SingTel – Kim Eng
A CEO Who Deserves Every Cent
A fair day’s wage for a fair day’s work. For running an organisation of SingTel’s complexity and the most highly valued, most profitable Singapore company to boot, SingTel CEO Chua Sock Koong is fairly and not excessively compensated. Arguably, Ms Chua has made a significant contribution to improving SingTel’s executive remuneration system since she stepped up to the role in 2007. We currently have a SELL call on SingTel (with a SOTP-derived TP of SGD2.82) but this is certainly not due to the way its top executive is paid.
Good value for money. Despite our currently negative view on the stock, SingTel’s recently-released FY3/12 annual report showed that Ms Chua has given good value for what she was paid. In FY3/12, she received SGD4.9m in cash compensation, putting her just somewhat above the median for other CEOs of similar stature in Singapore, although SingTel is one of only two Singapore companies that earn an annual net profit of over SGD3b (excluding the Jardine Group).
Executive pay tightly correlated to total shareholder return. In the past few years, SingTel has linked its CEO compensation to Total Shareholder Return (TSR), a benchmark that combines both capital appreciation and dividends. In Ms Chua’s case, this tight correlation is not so surprising as she was group CFO before being appointed to the CEO position in April 2007, and she had played a key role in developing SingTel’s remuneration system. This correlation did not appear to have been so clear with her predecessor, Mr Lee Hsien Yang.

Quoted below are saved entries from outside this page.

File: config.mk
export PLATFORM = sky130hd
export DESIGN_NAME = key_event_decoder
export DESIGN_NICKNAME = d
export VERILOG_FILES = /design/src/rtl/kbd_pkg.sv /design/src/rtl/key_repeat_timer.sv /design/src/rtl/key_event_decoder.sv
export SDC_FILE = /design/constraint.sdc
export NUM_CORES = 1
export LEC_CHECK = 0
export ABC_AREA = 0
export BUFFER_PORTS_ARGS = -buffer_cell sky130_fd_sc_hd__buf_2
export CORE_ASPECT_RATIO = 0.75
export CORE_MARGIN = 10
export CORE_UTILIZATION = 37
export CTS_BUF_LIST = sky130_fd_sc_hd__clkbuf_16
export DETAILED_ROUTE_END_ITERATION = 10
export SYNTH_ARGS = -nofsm -noshare
export SYNTH_HDL_FRONTEND = slang
export SYNTH_SLANG_ARGS = --single-unit
File: constraint.sdc
create_clock -name CLK_50M -period 3 [get_ports CLK_50M]
set_input_delay 0.15 -clock CLK_50M [delete_from_list [all_inputs] [get_ports CLK_50M]]
set_output_delay 0.15 -clock CLK_50M [all_outputs]
set_load 0.05 [all_outputs]
File: src/rtl/kbd_pkg.sv
// Shared keyboard definitions: prefix FSM states, PS/2 control bytes,
// the game key codes and the default channel table.
package kbd_pkg;

   // Prefix FSM states of the scan-code decoder
   typedef enum logic [1:0] {
      ST_IDLE    = 2'd0,
      ST_EXT     = 2'd1,
      ST_BRK     = 2'd2,
      ST_EXT_BRK = 2'd3
   } prefix_state_t;

   localparam logic [7:0] PS2_EXT    = 8'hE0;
   localparam logic [7:0] PS2_BRK    = 8'hF0;
   localparam logic [7:0] PS2_IGN_E1 = 8'hE1;
   localparam logic [7:0] PS2_IGN_AA = 8'hAA;

   // Key entries: bit 8 = E0-extended, bits 7:0 = scan code
   localparam logic [8:0] KEY_LEFT  = 9'h16B;
   localparam logic [8:0] KEY_RIGHT = 9'h174;
   localparam logic [8:0] KEY_UP    = 9'h175;
   localparam logic [8:0] KEY_DOWN  = 9'h172;
   localparam logic [8:0] KEY_P     = 9'h04D;
   localparam logic [8:0] KEY_R     = 9'h02D;
   localparam logic [8:0] KEY_SPACE = 9'h029;
   localparam logic [8:0] KEY_ESC   = 9'h076;

   localparam int PREFIX_TIMER_W = 26;

   // Channel 0 is the rightmost entry: ESC=0, SPACE=1, LEFT=2, RIGHT=3,
   // DOWN=4, UP=5, R=6, P=7
   localparam logic [71:0] KEY_CODES_DEFAULT = {KEY_P, KEY_R, KEY_UP, KEY_DOWN,
                                                KEY_RIGHT, KEY_LEFT, KEY_SPACE, KEY_ESC};

   // True when a table entry equals the decoded {ext, code} pair
   function automatic logic key_match(input logic [8:0] entry,
                                      input logic       ext,
                                      input logic [7:0] code);
      return entry == {ext, code};
   endfunction

endpackage

File: src/rtl/key_repeat_timer.sv
// Auto-repeat timing for the single tracked key: waits REPEAT_DELAY cycles
// after start, then fires every REPEAT_PERIOD cycles until cancelled.
// fire is a one-cycle request; the caller registers it into key_press.
module key_repeat_timer #(
   parameter int REPEAT_DELAY  = 25_000_000,
   parameter int REPEAT_PERIOD = 5_000_000
) (
   input  logic clk,
   input  logic rst,
   input  logic start,
   input  logic cancel,
   output logic fire
);

   localparam logic [25:0] DELAY_LAST  = 26'(REPEAT_DELAY - 1);
   localparam logic [25:0] PERIOD_LAST = 26'(REPEAT_PERIOD - 1);

   logic        active_r;
   logic        period_r;
   logic [25:0] cnt_r;
   logic        at_limit_s;

   // Detect end of the current delay/period phase; cancel suppresses firing
   always_comb begin
      at_limit_s = period_r ? (cnt_r == PERIOD_LAST) : (cnt_r == DELAY_LAST);
      fire       = active_r && !cancel && at_limit_s;
   end

   // Delay/period counter; cancel wins over start, start restarts the delay
   always_ff @(posedge clk) begin
      if (rst) begin
         active_r <= 1'b0;
         period_r <= 1'b0;
         cnt_r    <= 26'd0;
      end else if (cancel) begin
         active_r <= 1'b0;
         period_r <= 1'b0;
         cnt_r    <= 26'd0;
      end else if (start) begin
         active_r <= 1'b1;
         period_r <= 1'b0;
         cnt_r    <= 26'd0;
      end else if (active_r && at_limit_s) begin
         period_r <= 1'b1;
         cnt_r    <= 26'd0;
      end else if (active_r) begin
         cnt_r    <= cnt_r + 26'd1;
      end else begin
         cnt_r    <= 26'd0;
      end
   end

endmodule

File: src/rtl/key_event_decoder.sv
// PS/2 scan-byte decoder: tracks E0/F0 prefixes, matches terminal bytes
// against a table of key channels and produces held levels plus one-cycle
// press/release pulses. Optional feature macro KEY_AUTOREPEAT_EN adds
// auto-repeat press pulses for the most recently pressed key.
module key_event_decoder
   import kbd_pkg::*;
#(
   parameter int                    NUM_KEYS       = 8,
   parameter logic [NUM_KEYS*9-1:0] KEY_CODES      = KEY_CODES_DEFAULT,
   parameter int                    PREFIX_TIMEOUT = 50_000_000,
   parameter int                    REPEAT_DELAY   = 25_000_000,
   parameter int                    REPEAT_PERIOD  = 5_000_000
) (
   input  logic                CLK_50M,
   input  logic                RST,
   input  logic [7:0]          ps2_byte,
   input  logic                ps2_byte_vld,
   output logic [NUM_KEYS-1:0] key_held,
   output logic [NUM_KEYS-1:0] key_press,
   output logic [NUM_KEYS-1:0] key_release,
   output logic                any_press
);

   localparam logic [PREFIX_TIMER_W-1:0] PFX_LAST = PREFIX_TIMER_W'(PREFIX_TIMEOUT - 1);

   // Reject configurations the counters cannot represent
   if (NUM_KEYS < 1 || NUM_KEYS > 32 || PREFIX_TIMEOUT < 1 ||
       REPEAT_DELAY < 1 || REPEAT_PERIOD < 1) begin : g_bad_cfg
      $error("key_event_decoder: parameter out of range");
   end

   prefix_state_t               state_r;
   logic [PREFIX_TIMER_W-1:0]   pfx_timer_r;
   logic [NUM_KEYS-1:0]         key_held_r, key_press_r, key_release_r;
   logic                        any_press_r;

   logic                        in_ext_s, in_brk_s;
   logic                        is_ext_s, is_brk_s, is_ign_s;
   logic                        prefix_s, error_s, terminal_s;
   logic [NUM_KEYS-1:0]         match_s, press_s, release_s, rpt_vec_s;

   // Classify the incoming byte against the current prefix state
   always_comb begin
      in_ext_s   = (state_r == ST_EXT) || (state_r == ST_EXT_BRK);
      in_brk_s   = (state_r == ST_BRK) || (state_r == ST_EXT_BRK);
      is_ext_s   = (ps2_byte == PS2_EXT);
      is_brk_s   = (ps2_byte == PS2_BRK);
      is_ign_s   = (ps2_byte == PS2_IGN_E1) || (ps2_byte == PS2_IGN_AA);
      prefix_s   = (is_ext_s && (state_r == ST_IDLE)) ||
                   (is_brk_s && ((state_r == ST_IDLE) || (state_r == ST_EXT)));
      error_s    = (is_ext_s && in_ext_s) || (is_brk_s && in_brk_s);
      // E0 while in BRK is neither prefix nor error, so it is decoded as a code
      terminal_s = ps2_byte_vld && !is_ign_s && !prefix_s && !error_s;
   end

   // Match the terminal byte against every channel; duplicates all respond
   always_comb begin
      match_s = '0;
      for (int i = 0; i < NUM_KEYS; i++) begin
         match_s[i] = terminal_s && key_match(KEY_CODES[9*i +: 9], in_ext_s, ps2_byte);
      end
      press_s   = match_s & ~key_held_r & {NUM_KEYS{!in_brk_s}};
      release_s = match_s &  key_held_r & {NUM_KEYS{in_brk_s}};
   end

`ifdef KEY_AUTOREPEAT_EN
   logic [NUM_KEYS-1:0] rpt_sel_r;
   logic [NUM_KEYS-1:0] first_press_s;
   logic                found_s;
   logic                rpt_start_s, rpt_cancel_s, rpt_fire_s;

   // Pick the lowest pressed channel as repeat target and form repeat pulses
   always_comb begin
      found_s       = 1'b0;
      first_press_s = '0;
      for (int i = 0; i < NUM_KEYS; i++) begin
         first_press_s[i] = press_s[i] && !found_s;
         found_s          = found_s || press_s[i];
      end
      rpt_start_s  = |press_s;
      rpt_cancel_s = |(release_s & rpt_sel_r);
      rpt_vec_s    = rpt_sel_r & {NUM_KEYS{rpt_fire_s}};
   end

   // Remember which channel currently owns auto-repeat
   always_ff @(posedge CLK_50M) begin
      if (RST) begin
         rpt_sel_r <= '0;
      end else if (rpt_start_s) begin
         rpt_sel_r <= first_press_s;
      end else begin
         rpt_sel_r <= rpt_sel_r;
      end
   end

   key_repeat_timer #(
      .REPEAT_DELAY  (REPEAT_DELAY),
      .REPEAT_PERIOD (REPEAT_PERIOD)
   ) u_repeat_timer (
      .clk    (CLK_50M),
      .rst    (RST),
      .start  (rpt_start_s),
      .cancel (rpt_cancel_s),
      .fire   (rpt_fire_s)
   );
`else
   // No auto-repeat: presses come only from decoded makes
   always_comb begin
      rpt_vec_s = '0;
   end
`endif

   // Prefix FSM, prefix timeout and registered key outputs
   always_ff @(posedge CLK_50M) begin
      if (RST) begin
         state_r       <= ST_IDLE;
         pfx_timer_r   <= '0;
         key_held_r    <= '0;
         key_press_r   <= '0;
         key_release_r <= '0;
         any_press_r   <= 1'b0;
      end else begin
         if (ps2_byte_vld) begin
            pfx_timer_r <= '0;
            if (is_ign_s) begin
               state_r <= state_r;
            end else if (prefix_s) begin
               case (state_r)
                  ST_IDLE: state_r <= is_ext_s ? ST_EXT : ST_BRK;
                  ST_EXT:  state_r <= ST_EXT_BRK;
                  default: state_r <= ST_IDLE;
               endcase
            end else begin
               state_r <= ST_IDLE;
            end
         end else if (state_r != ST_IDLE) begin
            if (pfx_timer_r == PFX_LAST) begin
               state_r     <= ST_IDLE;
               pfx_timer_r <= '0;
            end else begin
               pfx_timer_r <= pfx_timer_r + {{(PREFIX_TIMER_W-1){1'b0}}, 1'b1};
            end
         end else begin
            pfx_timer_r <= '0;
         end
         key_held_r    <= (key_held_r | press_s) & ~release_s;
         key_press_r   <= press_s | rpt_vec_s;
         key_release_r <= release_s;
         any_press_r   <= |(press_s | rpt_vec_s);
      end
   end

   assign key_held    = key_held_r;
   assign key_press   = key_press_r;
   assign key_release = key_release_r;
   assign any_press   = any_press_r;

endmodule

Yin and yang, night and day. While Ms Chua’s compensation has been more closely related to TSR, Mr Lee’s had at times lagged shareholder returns, particularly in FY3/04 when TSR rose 79% while Mr Lee’s pay rose by only 32%. This might have led to the big increase in his remuneration when he stepped down in 2007. In Ms Chua’s case, despite the fact that she had also cashed in on her performance shares recently, the discrepancy was not so large.